When my FH proposed the 1st time (without the ring) it was during a full moon, and we were laying out on a blanket afterwards just looking at the stars and we decided that we wanted a moonlit ceremony. We even chose our date by the full moon. Anyway......we had chosen a time of about 9:30 or 10:00 pm to have the ceremony. I mean we wanted it to be dark and we wanted to moon high in the sky. There were several people that said that just wouldnt work for them. Im thinking "so? Its not you getting married anyway. You dont have to come if you dont want to." We did end up changing the time and now its more of a "sunset ceremony" but we changed it because of our own reasons, not because people pressured us.
We do have a few other "issues" that we need to work through with people wanting to decide things for us. But for the most part we are having the ceremony we want.
rainbowtreat
11-22-2005, 07:42 PM
I have to agree with every one ehre. I guess I am one of the lucky ones. They all know this is OUR day.
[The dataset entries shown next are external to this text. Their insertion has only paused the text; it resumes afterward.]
This is an optimization exercise on Yosys and OpenROAD, whose aim is small area, not a production implementation.
RTL that was checked went through simulation tests only; none was proved equivalent to the original.
No functional check of the RTL was part of runs 3 and 4.
Power and IR drop assume default switching activity.

$ cat design/flow/design.v
module IPF ( clk, reset, in_en, din, ipf_type, ipf_band_pos, ipf_wo_class, ipf_offset, lcu_x, lcu_y, lcu_size, busy, out_en, dout, dout_addr, finish);
    input   clk;
    input   reset;
    input   in_en;
    input   [7:0]  din;
    input   [1:0]  ipf_type;
    input   [4:0]  ipf_band_pos;
    input          ipf_wo_class;
    input   [15:0] ipf_offset;
    input   [2:0]  lcu_x;
    input   [2:0]  lcu_y;
    input   [1:0]  lcu_size;
    output busy;
    output finish;
    output out_en;
    output [7:0] dout;
    output [13:0] dout_addr;
    reg [1:0] size;
    always @(posedge clk) size <= lcu_size;
    wire s16 = ~(size[1] | size[0]);     
    wire s32 = size[0];
    reg [6:0] ox, oy;
    reg started, fin;
    wire [6:0] mask = s16 ? 7'h0f : s32 ? 7'h1f : 7'h3f;
    wire col_end  = &(ox | ~mask);
    wire col_zero = ~(|(ox & mask));
    wire row_end  = &(oy | ~mask);
    wire row_pen  = &(oy | ~mask | 7'd1) & ~oy[0];
    wire row_zero = ~(|(oy & mask));
    wire n_col_zero = col_end;
    wire n_col_one  = col_zero;
    wire n_row_end  = col_end ? row_pen : row_end;
    wire n_row_zero = col_end ? row_end : row_zero;
    wire new_lcu = started & row_end & col_end;
    wire [6:0] lx = s16 ? {lcu_x, 4'd0} : s32 ? {lcu_x[1:0], 5'd0} : {lcu_x[0], 6'd0};
    wire [6:0] ly = s16 ? {lcu_y, 4'd0} : s32 ? {lcu_y[1:0], 5'd0} : {lcu_y[0], 6'd0};
    wire [6:0] ox_inc = ox + 7'd1;
    wire [6:0] oy_inc = oy + 7'd1;
    always @(posedge clk or posedge reset) begin
        if (reset) begin
            ox <= 7'd0;
            oy <= 7'h7f;
            started <= 1'b0;
            fin <= 1'b0;
        end
        else begin
            started <= started | in_en;
            if (started) ox <= (ox_inc & mask) | ((new_lcu ? lx : ox) & ~mask);
            if (started & col_end) oy <= (oy_inc & mask) | ((new_lcu ? ly : oy) & ~mask);
            if (~in_en & started & row_end & col_end) fin <= 1'b1;
        end
    end
    assign finish = fin;
    assign busy = fin;
    assign out_en = 1'b1;
    assign dout_addr = {oy, ox};
    wire [4:0] band = din[7:3];
    wire [4:0] bd = band - ipf_band_pos;
    wire prot = (bd == 5'd0) | (bd == 5'd31) | ((bd == 5'd1) & ~(&ipf_band_pos));
    reg [7:0] r0, r1;                  
    reg [7:0] la [1:63];               
    reg [7:0] lb [1:64];               
    wire [7:0] c = s16 ? la[15] : s32 ? la[31] : la[63];    
    wire [7:0] a = s16 ? lb[16] : s32 ? lb[32] : lb[64];    
    wire [7:0] ea = ipf_wo_class ? a : r1;
    wire [7:0] ec = ipf_type[0] ? din : ipf_wo_class ? c : r0;
    wire [7:0] eb = din;
    function carry8;
        input [7:0] x, y;
        input cin;
        integer k;
        begin
            carry8 = cin;
            for (k = 0; k < 8; k = k + 1)
                carry8 = (x[k] & y[k]) | (carry8 & (x[k] | y[k]));
        end
    endfunction
    wire [8:0] esum = ea + eb;
    wire [7:0] em = esum[8:1];
    wire c_lt_m = carry8(em, ~ec, 1'b0);      
    wire c_gt_m = carry8(ec, ~em, 1'b0);      
    wire ua = carry8(ea, ~ec, c_gt_m);
    wire ub = carry8(eb, ~ec, c_gt_m);
    reg [3:0] eoff;
    always @(*) begin
        if (ipf_type[0])
            case (band[1:0])
                2'd0: eoff = ipf_offset[15:12];
                2'd1: eoff = ipf_offset[11:8];
                2'd2: eoff = ipf_offset[7:4];
                default: eoff = ipf_offset[3:0];
            endcase
        else if (c_lt_m & ua & ub)   eoff = ipf_offset[15:12];
        else if (c_gt_m & ~ua & ~ub) eoff = ipf_offset[3:0];
        else if (c_lt_m)             eoff = ipf_offset[11:8];
        else if (c_gt_m)             eoff = ipf_offset[7:4];
        else                         eoff = 4'd0;
    end
    wire [8:0] esum9 = {1'b0, ec} + {1'b0, {4{eoff[3]}}, eoff};
    wire [7:0] eout = esum9[7:0];
    wire [7:0] bsat = (esum9[8] ^ eoff[3]) ? {8{~eoff[3]}} : eout;
    wire [7:0] bout = (ipf_type[0] & ~prot) ? bsat : din;
    wire eo = ipf_type[1];               
    wire h_act = eo & ~ipf_wo_class & ~n_col_zero & ~n_col_one;
    wire v_act = eo & ipf_wo_class & ~n_row_end & ~n_row_zero;
    reg [7:0] dout_r;
    assign dout = dout_r;
    integer i;
    always @(posedge clk) begin
        dout_r <= v_act ? eout : c;
        r0 <= bout;
        r1 <= r0;
        la[1] <= h_act ? eout : r0;
        for (i = 2; i <= 63; i = i + 1) la[i] <= la[i-1];
        lb[1] <= c;
        for (i = 2; i <= 64; i = i + 1) lb[i] <= lb[i-1];
    end
endmodule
For my first wedding the maids and groomsmen were off set. He only had a best mand and I had a maid of honor and a brides maid and a flower girl. IT was still a very nice wedding. Things dont have to be perfect. You can add them without your FH having ot choose 2 more guys as groomsmen.
Good luck.
meganrenae
11-23-2005, 01:41 AM
I am thankful that we have the support of our friends and family... I guess it's becoming especially hard for me when I'm the more aggressive one out of the two of us (my fiance is very quiet and a people pleaser). I'm finding that I'm doing a lot of the talking and trying to stand up for what WE want. My father is a minister, and so he's had to deal with a lot of the family drama ****... so it's soo comforting to know that I have his experience to fall back on if need be.
usahgrad
11-23-2005, 08:56 AM
Well, no, you don't have to have your fiance's sisters as bridesmaids, but since you already asked and they accepted, then you do.
My wedding is also going to be small and I have four bms and three jbms. Here's my suggestion...tier them.
During the ceremony, instead of having all six of them in one line off your side, split them in half and have three and three. Pick the shorter of the three to stand in front or have them standing so they don't block each other. This way, you still have all your bms, your wedding still looks small, and your fiance's family doesn't hate you. :)
Good luck, and believe me, all of our FH's families have quirks we don't like. And all of them are probably involved in our weddings in one way or another. It's part of becoming family.